それでもさすがに衝撃を受けたのは、余命の話が出たときです。3カ月という短い期間を、正直どう受け止めてよいのかわかりませんでした。主治医の先生は患者本人には余命を伝えない方針でした。家族もひとまず旭に伝えるのは保留にし、彼の今後の人生をできうる限り明るいものにしようと考えました。

余命を本人に伝えるべきなのか

放射線治療後の退院は難しいと言われましたが、本人の強い希望で自宅療養に踏み切ることにしました。

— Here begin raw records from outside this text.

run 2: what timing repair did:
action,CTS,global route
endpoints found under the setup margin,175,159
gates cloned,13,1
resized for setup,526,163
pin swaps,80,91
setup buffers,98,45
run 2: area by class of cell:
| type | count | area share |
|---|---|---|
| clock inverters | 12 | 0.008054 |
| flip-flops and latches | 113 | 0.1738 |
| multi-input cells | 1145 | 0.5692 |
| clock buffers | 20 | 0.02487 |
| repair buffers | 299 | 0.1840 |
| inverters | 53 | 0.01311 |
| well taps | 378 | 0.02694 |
This is an optimization exercise on Yosys and OpenROAD, whose aim is small area, not a production implementation.
Function was checked by simulation only, so behaviour that the tests miss may differ from the original.
Power figures rest on the tool's default switching activity, not on a simulated workload.

==> design.v <==
`timescale 1ns / 1ps
module decryption_top #(
            parameter addr_witdth   = 8,
            parameter reg_width     = 16,
            parameter MST_DWIDTH    = 32,
            parameter SYS_DWIDTH    = 8
        )(
        input clk_sys,
        input rst_n,
        input [MST_DWIDTH -1 : 0]   data_i,
        input                       valid_i,
        output                      busy,
        output reg [SYS_DWIDTH - 1 : 0] data_o,
        output reg                      valid_o,
        input [addr_witdth - 1:0]   addr,
        input                       read,
        input                       write,
        input [reg_width - 1 : 0]   wdata,
        output reg [reg_width - 1 : 0] rdata,
        output reg                  done,
        output reg                  error
    );
    localparam [7:0] TOKEN = 8'hFA;
    reg [1:0]  sel;
    reg [15:0] ckey, skey, zkey;
    wire a0  = (addr == 8'd0);
    wire a16 = (addr == 8'd16);
    wire a18 = (addr == 8'd18);
    wire a20 = (addr == 8'd20);
    wire hit = a0 | a16 | a18 | a20;
    always @(posedge clk_sys) begin
        if (!rst_n) begin
            rdata <= 0; done <= 1; error <= 0;
            sel <= 0; ckey <= 0; skey <= 16'hFFFF; zkey <= 16'h0002;
        end else begin
            done  <= read | write;
            error <= ~hit;
            if (hit)
                rdata <= read ? (({16{a0}}  & {14'b0, sel}) |
                                 ({16{a16}} & ckey) |
                                 ({16{a18}} & skey) |
                                 ({16{a20}} & zkey)) : 16'd0;
            if (write & a0)  sel  <= wdata[1:0];
            if (write & a16) ckey <= wdata;
            if (write & a18) skey <= wdata;
            if (write & a20) zkey <= wdata;
        end
    end
    reg [1:0]  st;
    reg        nz;
    reg [31:0] sh;
    always @(posedge clk_sys) begin
        if (!rst_n) begin
            st <= 0; nz <= 0;
        end else begin
            if (st != 2'd0 || valid_i || nz) st <= st + 2'd1;
            if (st == 2'd3) nz <= valid_i & (|data_i);
        end
        sh[31:8] <= (st == 2'd3) ? data_i[31:8] : sh[23:0];
        sh[7:0]  <= data_i[7:0];
    end
    wire [7:0] db = sh[31:24];
    wire vc  = nz & (sel == 2'd0);
    wire scy = (sel == 2'd1);
    wire zig = (sel == 2'd2);
    wire vp  = nz & (scy | zig);           
    reg        bsy;
    reg [5:0]  ns, nzz;                    
    reg [5:0]  ci;                         
    reg [6:0]  cp;                         
    reg [7:0]  xd;                         
    reg        xv;
    wire [7:0] kn   = skey[15:8];
    wire [7:0] zk   = zkey[7:0];
    wire [5:0] nact = scy ? ns : nzz;
    wire wr  = vp & (db != TOKEN) & ~bsy;
    wire tok = vp & ~wr;
    wire [6:0] ci1 = {1'b0, ci} + 7'd1;
    wire cp_lt_n   = (cp < {1'b0, nact});
    wire clr_s = ({1'b0, ci1} >= {1'b0, kn}) & ~cp_lt_n;
    wire clr   = scy ? clr_s : (zig & bsy & ~cp_lt_n);
    wire act   = bsy & ~clr;
    wire [5:0] m   = cp[5:0];
    wire [5:0] h2  = nzz[5:1] + {5'd0, nzz[0]};                
    wire [5:0] a31 = {2'd0, nzz[5:2]} + {5'd0, |nzz[1:0]};      
    wire [5:0] a32 = {1'b0, nzz[5:2], 1'b0} + {5'd0, (nzz[1:0] > 2'd1)};
    wire [5:0] q   = {2'd0, m[5:2]};
    reg  [6:0] za;
    always @(*) begin
        if (zk == 8'd2)
            za = {2'd0, m[5:1]} + (m[0] ? {1'b0, h2} : 7'd0);
        else if (zk == 8'd3)
            case (m[1:0])
                2'd0: za = {1'b0, q};
                2'd1: za = {q, 1'b0} + {1'b0, a31};
                2'd2: za = {1'b0, q} + {1'b0, a31} + {1'b0, a32};
                default: za = {q, 1'b1} + {1'b0, a31};
            endcase
        else
            za = {1'b0, m};
    end
    wire [6:0] sa = cp_lt_n ? cp : ci1;
    wire [6:0] ra = scy ? sa : za;
    wire       rin = (ra < {1'b0, nact});
    reg [7:0] mem [0:54];
    function [5:0] phys(input z, input [5:0] p);
        phys = (z && p < 6'd3) ? (6'd52 + p) : p;
    endfunction
    wire [5:0] wa = phys(zig, nact);
    wire [5:0] pa = phys(zig, ra[5:0]);
    wire [7:0] rd = rin ? mem[pa] : 8'd0;
    always @(posedge clk_sys) begin
        if (wr) mem[wa] <= db;
    end
    always @(posedge clk_sys) begin
        if (!rst_n) begin
            bsy <= 0; ns <= 0; nzz <= 0; ci <= 0; cp <= 0;
            xd <= 0; xv <= 0; data_o <= 0; valid_o <= 0;
        end else begin
            data_o  <= xd;
            valid_o <= xv;
            xd <= act ? rd : (vc ? db - ckey[7:0] : 8'd0);
            xv <= act | vc;
            if (clr) begin
                bsy <= 0; ci <= 0; cp <= 0;
                if (scy) ns <= 0; else nzz <= 0;
            end else begin
                if (tok) bsy <= 1;
                if (wr) begin
                    if (scy) ns <= ns + 6'd1; else nzz <= nzz + 6'd1;
                end
                if (bsy) begin
                    if (scy) begin
                        if (cp_lt_n) begin
                            cp <= cp + kn[6:0];
                            if (tok) ci <= 0;
                        end else begin
                            ci <= ci1[5:0];
                            cp <= ci1 + kn[6:0];
                        end
                    end else begin
                        cp <= cp + 7'd1;
                    end
                end else if (tok) begin
                    ci <= 0; cp <= 0;
                end
            end
        end
    end
    assign busy = bsy;
endmodule
==> run.sh <==
#!/bin/bash
# synth_recipe.tcl (not shown) runs the flow's synth.tcl, then flattens the netlist and writes it again
# the make line also repeats each setting of config.mk as NAME=value (left out here)
make -C /OpenROAD-flow-scripts/flow DESIGN_CONFIG=/design/flow/config.mk WORK_HOME=/design/flow/orfs CLKGATE_MAP_FILE= SYNTH_SCRIPT=/design/flow/synth_recipe.tcl finish
==> config.mk <==
export PLATFORM = sky130hd
export DESIGN_NAME = decryption_top
export DESIGN_NICKNAME = decryption_top
export VERILOG_FILES = /design/flow/design.v
export SDC_FILE = /design/flow/constraint.sdc
export NUM_CORES = 4
export LEC_CHECK = 0
export CAP_MARGIN = 20
export CORE_MARGIN = 2
export CORE_UTILIZATION = 40
export CTS_BUF_LIST = sky130_fd_sc_hd__clkbuf_4 sky130_fd_sc_hd__clkbuf_8
export CTS_CLUSTER_SIZE = 24
export PLACE_DENSITY = 0.6
export SLEW_MARGIN = 20
==> constraint.sdc <==
create_clock -name core_clock -period 7.5 [get_ports {clk_sys}]
set_input_delay 1.5000 -clock core_clock [delete_from_list [all_inputs] [get_ports {clk_sys}]]
set_output_delay 1.5000 -clock core_clock [all_outputs]
set_load 0.01 [all_outputs]
==> run notes, run 1 <==
* Max-Cap Viols at 0
* Worst Setup Path Type: flip-flop to flip-flop
* Worst path bufs/invs at 3
* Overall routing resource usage at 20.74%
* Placed wire-length estimate at 45,990 um
* Post-Route WL at 70,120 um
* Synthesized area at 0.02613 mm2
* CTS hold repair buffers at 0
* Data required time of the critical path at 8080 ps
* List of cells traversed by the critical path: inv_1 -> ha_1 -> inv_1 -> ha_1 -> ha_1 -> xor2_1 -> fa_1 -> fa_1 -> xor2_1 -> a22o_1 -> o221ai_1 -> a31oi_1 -> mux2i_1 -> ha_1 -> nand2_1 -> a41o_2 -> or4_4 -> nand2_2 -> buf_4 -> mux4_2 -> mux2i_1 -> a221oi_1 -> a2111o_1
* Static leakage power at 0.01068 uW
* Startpoint type of the worst setup path: flip-flop
* Most used flip-flop cell after synthesis: sky130_fd_sc_hd__edfxtp_1
* Crit Path Max Fanout at 18
* Count of yosys warnings during synthesis at 1
* Total negative slack at 0 ps
* Achievable Freq at 0.1541 GHz
* Fraction of final layout cells sized beyond drive strength 1 at 13.03%
* Maximum number of pins on one net before global-route repair at 79
* 1st-pass router iterations at 5
* Die span in x at 259.6 um
* Clock Skews at 45.83 ps
* # diodes at 0
* Ratio of final minimum period to clock period at 86.53%
* Synth-to-layout area growth at 14.65%
* Cell with the most instances after synthesis: sky130_fd_sc_hd__edfxtp_1
* Outcome: complete, no violations
* Total Die Area at 0.06738 mm2
* Final critical-path setup slack at 1010 ps
* Setup bufs post-CTS at 0
* Slew headroom at 30.17%
* Critical path data arrival time at 7070 ps
* Top cell family by delay on the critical path: adder cells
* Slew at the pin closest to its max-slew limit at 1044 ps
* Cell row count at 93
* Setup slack at placement at 1088 ps
* # fillers at 5,798
* Number of antenna violations at the first check in global routing at 1
* Count of pins on the block boundary at 89
* Multi-input gate area in the final layout at 0.009383 mm2
* Most area-hungry cell type in the Yosys netlist: sky130_fd_sc_hd__edfxtp_1
* Number of buffers added on ports at 88
* Worst R2R Path Depth at 23
* Post-Synthesis Mean Instance Area at 12.44 um2
* Drt drc at 0
* Number of vias in the routed layout at 17.40k
* Number of global-route vias before repair at 17.20k
* Number of slew-limit violations in the final report at 0
* Per-cell routed wire length at 22.27 um
* Worst-path clk slew at 60 ps
* Utilization after layout at 46.47%
* Worst vdd ir at 0.0001711 V
* Final Critical Period at 6490 ps
* Top cell types by occurrence after synthesis: sky130_fd_sc_hd__edfxtp_1, sky130_fd_sc_hd__nand2_1, sky130_fd_sc_hd__mux2i_1
* Initial detailed-routing violation count at 1,614
* Nets at 2,352
* CTS tree: done
* FF/Latch Area at 0.01617 mm2
* CP endpoint kind: flip-flop
* #FFs+latches synth at 587
* Cell types occupying the most area after synthesis: sky130_fd_sc_hd__edfxtp_1, sky130_fd_sc_hd__dfxtp_1, sky130_fd_sc_hd__mux2i_1, sky130_fd_sc_hd__nand2_1, sky130_fd_sc_hd__ha_1
* Via/cell ratio at 5.525
* Sink count of the clock tree at 587
* Clock root cell: sky130_fd_sc_hd__clkbuf_8
* Clock Latency Late Sink at 700 ps
* Overflow left after global routing at 0
* Count of final hold-check violations at 0
* Proportion of register bits with asynchronous set or reset after synthesis at 0%
* Gate count of the mapped netlist at 2,100
* Post-detailed-route count of antenna-violating nets at 0
* Setup repair after global routing missed its margin: false
* Placed Cells at 2,970
* Count of cells along the worst hold path at 1
* Proportion of netlist area held by the largest area contributor at 50.57%
* Cell with the biggest individual delay on the critical path: sky130_fd_sc_hd__fa_1
* Number of synthesized flops with an enable pin at 440
* Die Height at 259.6 um
* Most common cell on crit path: sky130_fd_sc_hd__ha_1
* Count of cell instances traversed by the critical path at 23
* Maximum clock insertion buffer count at 3
* Global-route wire length before repair at 106,200 um
* Worst hold slack at 445.6 ps
* Starting Density at 40.53%
* Unique masters post-synth at 87
* Worst hold path class: flip-flop to flip-flop
* Resized Gates After CTS at 0
* Count of non-filler cells in the finished layout at 3,149
* Final number of setup-violating endpoints at 0
* Gpl congestion at 0.8926
* Post-Synthesis Net Count at 2,237
* Total CTS buffers at 98
* H-tree depth at 3
* Power per standard cell area at 243.6 mW/mm2
* Post-synthesis sequential area ratio at 61.83%
* Placeable core area at 0.06446 mm2
* CP peak stage delay at 520 ps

退院後の通学について学校に相談すると、林(直人)副校長と養護の内藤(かおり)先生が大船から1時間以上もかかる東海大学医学部付属病院まで足を運んでくださいました。そして主治医の先生と話し合ってくださいました。私も同席したのですが、主治医の先生は、「旭君はみんなと一緒に高校を卒業することはできません」と断言されました。(余命)期間を告げられたときよりもショックで、涙が止まりませんでした。

主治医の先生は、「病院にいる僕は退院後の旭君に何もしてあげられないんです。先生方、よろしくお願いします」と栄光の先生に頭を下げてくださいました。林副校長と内藤先生は、卒業できないとわかっている生徒なのに、学校として旭に何ができるのかを必死に考えてくださいました。私の涙の理由は、ショックから感動に変わりました。

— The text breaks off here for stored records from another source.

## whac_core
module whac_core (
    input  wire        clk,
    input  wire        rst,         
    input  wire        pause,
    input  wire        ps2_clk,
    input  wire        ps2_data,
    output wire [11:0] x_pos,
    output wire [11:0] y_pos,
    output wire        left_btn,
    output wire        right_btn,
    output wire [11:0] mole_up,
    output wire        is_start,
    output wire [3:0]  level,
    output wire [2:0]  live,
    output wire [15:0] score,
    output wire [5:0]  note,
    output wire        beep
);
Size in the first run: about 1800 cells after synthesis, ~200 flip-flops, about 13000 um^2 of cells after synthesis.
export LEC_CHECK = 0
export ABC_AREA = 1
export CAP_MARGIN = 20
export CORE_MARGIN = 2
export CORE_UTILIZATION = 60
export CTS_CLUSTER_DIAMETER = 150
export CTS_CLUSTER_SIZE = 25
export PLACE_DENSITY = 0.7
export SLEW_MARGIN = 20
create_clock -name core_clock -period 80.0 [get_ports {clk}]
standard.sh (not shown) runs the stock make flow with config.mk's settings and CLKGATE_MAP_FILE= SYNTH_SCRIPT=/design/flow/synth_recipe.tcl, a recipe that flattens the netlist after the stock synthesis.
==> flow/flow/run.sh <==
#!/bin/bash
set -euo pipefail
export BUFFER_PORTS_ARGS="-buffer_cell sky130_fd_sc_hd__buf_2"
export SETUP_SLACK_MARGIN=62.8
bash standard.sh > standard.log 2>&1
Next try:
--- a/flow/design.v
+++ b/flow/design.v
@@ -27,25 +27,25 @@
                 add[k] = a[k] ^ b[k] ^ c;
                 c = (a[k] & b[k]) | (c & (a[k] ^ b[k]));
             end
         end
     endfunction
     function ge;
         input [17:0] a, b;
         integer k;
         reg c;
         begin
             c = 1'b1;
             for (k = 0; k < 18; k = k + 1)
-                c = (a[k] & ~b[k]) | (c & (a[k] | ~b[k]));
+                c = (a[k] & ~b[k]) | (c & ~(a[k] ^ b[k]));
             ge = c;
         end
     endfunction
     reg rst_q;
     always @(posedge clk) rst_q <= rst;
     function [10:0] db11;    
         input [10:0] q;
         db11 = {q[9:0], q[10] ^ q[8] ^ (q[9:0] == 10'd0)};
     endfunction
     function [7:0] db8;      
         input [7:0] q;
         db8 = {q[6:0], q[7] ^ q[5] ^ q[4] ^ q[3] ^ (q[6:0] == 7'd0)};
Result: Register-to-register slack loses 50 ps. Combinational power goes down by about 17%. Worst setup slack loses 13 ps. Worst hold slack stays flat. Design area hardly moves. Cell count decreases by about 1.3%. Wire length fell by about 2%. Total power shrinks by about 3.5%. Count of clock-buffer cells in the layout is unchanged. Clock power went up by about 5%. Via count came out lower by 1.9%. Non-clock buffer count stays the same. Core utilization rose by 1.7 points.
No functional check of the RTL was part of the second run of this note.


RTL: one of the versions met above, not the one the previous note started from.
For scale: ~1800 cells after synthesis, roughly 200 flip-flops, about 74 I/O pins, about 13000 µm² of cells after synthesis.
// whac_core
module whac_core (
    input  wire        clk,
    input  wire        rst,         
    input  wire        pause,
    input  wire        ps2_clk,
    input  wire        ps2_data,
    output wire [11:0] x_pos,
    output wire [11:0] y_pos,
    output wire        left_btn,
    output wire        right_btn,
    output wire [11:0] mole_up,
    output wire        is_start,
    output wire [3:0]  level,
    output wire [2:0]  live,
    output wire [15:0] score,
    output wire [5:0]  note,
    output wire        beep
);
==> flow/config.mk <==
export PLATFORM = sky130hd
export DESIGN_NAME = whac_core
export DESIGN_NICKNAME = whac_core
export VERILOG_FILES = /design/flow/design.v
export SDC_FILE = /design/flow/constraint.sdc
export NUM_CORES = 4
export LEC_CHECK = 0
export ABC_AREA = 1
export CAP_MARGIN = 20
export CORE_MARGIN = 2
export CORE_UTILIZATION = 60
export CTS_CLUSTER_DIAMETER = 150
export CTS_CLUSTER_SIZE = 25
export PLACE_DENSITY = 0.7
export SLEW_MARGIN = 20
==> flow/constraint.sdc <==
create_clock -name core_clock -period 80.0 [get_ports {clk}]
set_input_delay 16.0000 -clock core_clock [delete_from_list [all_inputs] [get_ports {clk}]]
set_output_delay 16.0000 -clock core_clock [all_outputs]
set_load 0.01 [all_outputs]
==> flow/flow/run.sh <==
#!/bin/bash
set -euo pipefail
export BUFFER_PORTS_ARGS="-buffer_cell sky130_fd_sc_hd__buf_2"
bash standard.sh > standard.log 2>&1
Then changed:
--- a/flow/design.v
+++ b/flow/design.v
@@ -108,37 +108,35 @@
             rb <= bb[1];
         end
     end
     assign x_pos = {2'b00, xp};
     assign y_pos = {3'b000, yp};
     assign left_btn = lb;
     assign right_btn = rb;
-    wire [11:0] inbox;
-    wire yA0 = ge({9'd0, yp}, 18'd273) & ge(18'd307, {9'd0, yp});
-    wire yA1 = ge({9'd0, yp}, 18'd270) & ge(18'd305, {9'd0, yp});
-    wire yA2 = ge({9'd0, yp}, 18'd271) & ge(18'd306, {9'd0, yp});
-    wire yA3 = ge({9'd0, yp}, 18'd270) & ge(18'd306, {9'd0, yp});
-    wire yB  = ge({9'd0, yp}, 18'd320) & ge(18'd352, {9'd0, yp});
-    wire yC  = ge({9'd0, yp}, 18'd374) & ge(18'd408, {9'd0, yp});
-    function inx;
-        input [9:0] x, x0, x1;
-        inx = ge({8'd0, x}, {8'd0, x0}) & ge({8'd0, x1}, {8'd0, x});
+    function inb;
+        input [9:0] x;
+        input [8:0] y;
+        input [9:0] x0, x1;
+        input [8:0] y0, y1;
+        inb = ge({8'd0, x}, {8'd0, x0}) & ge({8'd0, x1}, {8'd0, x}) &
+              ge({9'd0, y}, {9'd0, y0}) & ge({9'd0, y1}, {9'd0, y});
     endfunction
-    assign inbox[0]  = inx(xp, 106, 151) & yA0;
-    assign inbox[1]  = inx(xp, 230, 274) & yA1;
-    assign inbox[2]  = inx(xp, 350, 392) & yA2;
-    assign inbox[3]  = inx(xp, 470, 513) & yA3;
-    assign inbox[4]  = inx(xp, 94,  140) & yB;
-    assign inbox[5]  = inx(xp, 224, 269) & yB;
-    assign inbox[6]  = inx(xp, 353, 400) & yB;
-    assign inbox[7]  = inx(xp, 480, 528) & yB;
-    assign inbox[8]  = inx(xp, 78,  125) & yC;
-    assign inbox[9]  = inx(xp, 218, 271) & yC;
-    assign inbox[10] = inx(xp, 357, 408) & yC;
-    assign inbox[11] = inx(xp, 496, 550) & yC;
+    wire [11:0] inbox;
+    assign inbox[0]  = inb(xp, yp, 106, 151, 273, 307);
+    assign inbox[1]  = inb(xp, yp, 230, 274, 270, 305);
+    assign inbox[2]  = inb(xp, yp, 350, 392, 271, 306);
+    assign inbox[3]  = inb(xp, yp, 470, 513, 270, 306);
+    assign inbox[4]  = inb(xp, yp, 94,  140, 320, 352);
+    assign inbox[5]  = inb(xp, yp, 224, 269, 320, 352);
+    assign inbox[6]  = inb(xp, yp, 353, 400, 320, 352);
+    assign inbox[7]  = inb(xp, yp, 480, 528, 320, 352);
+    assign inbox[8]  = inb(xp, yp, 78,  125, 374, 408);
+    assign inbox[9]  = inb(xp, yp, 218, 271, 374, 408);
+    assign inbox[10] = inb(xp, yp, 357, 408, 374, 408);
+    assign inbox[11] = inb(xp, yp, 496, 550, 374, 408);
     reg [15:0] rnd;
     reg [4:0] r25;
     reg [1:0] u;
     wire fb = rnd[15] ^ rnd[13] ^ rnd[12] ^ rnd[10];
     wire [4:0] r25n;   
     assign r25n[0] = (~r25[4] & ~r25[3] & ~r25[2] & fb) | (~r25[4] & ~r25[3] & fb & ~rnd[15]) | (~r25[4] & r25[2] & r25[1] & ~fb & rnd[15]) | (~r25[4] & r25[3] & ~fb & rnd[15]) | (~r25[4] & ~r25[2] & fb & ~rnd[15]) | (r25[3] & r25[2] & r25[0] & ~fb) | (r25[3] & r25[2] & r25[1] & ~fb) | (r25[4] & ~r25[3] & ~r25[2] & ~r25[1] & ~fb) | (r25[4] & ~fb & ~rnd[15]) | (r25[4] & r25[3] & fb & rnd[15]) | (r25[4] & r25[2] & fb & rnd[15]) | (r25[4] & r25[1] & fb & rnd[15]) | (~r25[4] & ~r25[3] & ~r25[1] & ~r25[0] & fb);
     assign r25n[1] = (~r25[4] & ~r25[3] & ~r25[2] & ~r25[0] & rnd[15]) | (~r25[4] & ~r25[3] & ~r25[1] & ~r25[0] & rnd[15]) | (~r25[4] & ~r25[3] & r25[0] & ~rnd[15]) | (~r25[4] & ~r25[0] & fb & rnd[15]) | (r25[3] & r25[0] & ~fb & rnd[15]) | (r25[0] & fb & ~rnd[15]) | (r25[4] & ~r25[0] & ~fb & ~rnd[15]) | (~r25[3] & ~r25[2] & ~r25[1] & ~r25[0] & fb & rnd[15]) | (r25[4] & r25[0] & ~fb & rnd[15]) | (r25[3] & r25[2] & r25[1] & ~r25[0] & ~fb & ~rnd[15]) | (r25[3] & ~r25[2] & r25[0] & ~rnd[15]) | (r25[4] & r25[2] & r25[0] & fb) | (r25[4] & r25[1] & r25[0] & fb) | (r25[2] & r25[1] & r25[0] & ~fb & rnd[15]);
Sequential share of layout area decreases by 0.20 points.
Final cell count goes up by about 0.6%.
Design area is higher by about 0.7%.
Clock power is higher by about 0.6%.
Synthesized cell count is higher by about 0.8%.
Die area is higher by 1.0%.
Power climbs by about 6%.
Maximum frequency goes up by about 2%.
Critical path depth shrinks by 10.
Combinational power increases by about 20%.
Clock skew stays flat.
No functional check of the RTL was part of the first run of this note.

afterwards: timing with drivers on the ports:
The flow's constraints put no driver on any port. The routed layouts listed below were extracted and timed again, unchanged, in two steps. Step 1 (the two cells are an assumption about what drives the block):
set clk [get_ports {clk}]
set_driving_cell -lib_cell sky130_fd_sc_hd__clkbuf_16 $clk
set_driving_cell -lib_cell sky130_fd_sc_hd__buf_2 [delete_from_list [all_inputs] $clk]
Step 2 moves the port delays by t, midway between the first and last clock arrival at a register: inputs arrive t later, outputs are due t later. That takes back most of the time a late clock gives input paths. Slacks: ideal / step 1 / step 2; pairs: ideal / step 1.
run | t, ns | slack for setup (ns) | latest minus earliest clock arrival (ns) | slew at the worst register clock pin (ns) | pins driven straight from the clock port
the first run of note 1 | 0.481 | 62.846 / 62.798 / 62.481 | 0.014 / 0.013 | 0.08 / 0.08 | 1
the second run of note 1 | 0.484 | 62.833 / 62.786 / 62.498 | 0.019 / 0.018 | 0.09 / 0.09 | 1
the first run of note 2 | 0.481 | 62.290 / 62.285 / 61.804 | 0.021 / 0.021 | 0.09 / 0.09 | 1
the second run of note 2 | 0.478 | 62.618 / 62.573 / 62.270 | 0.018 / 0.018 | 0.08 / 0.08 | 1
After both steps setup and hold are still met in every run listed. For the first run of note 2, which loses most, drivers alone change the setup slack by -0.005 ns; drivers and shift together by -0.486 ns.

旭自身に余命をどう伝えるか。そもそも伝えるのか、伝えないのか。それは大事なテーマでした。それまで、どんなリスクも包み隠さず旭に話してこられた主治医の先生ですが、余命については「本人には伝えない。自分でいずれ『いよいよだ』とわかるときが必ず来る」という持論でした。

できる限りのことをし尽くし、生き抜いてくれた

次に主治医になってくださった先生は「伝える、伝えないについてはケースバイケース。余命が明らかになって『これをやっておきたい』と思う場合もある」。別の先生は「自分の体の情報なのだから伝えて当然。ただし、ご両親が話さないでいるのに、それを飛び越えて話すことはしない」とのお考え。ドクターによって見解はさまざまでした。

結果的には、こちらから旭に伝える、ということはしませんでした。でも、つらい現実を必死で隠す、というのとは違います。本人が尋ねてきたら、いつでもオープンに話すつもりでした。旭の病状が変化するたびに、その時のメインのドクターに、旭に説明する準備はお願いしていました。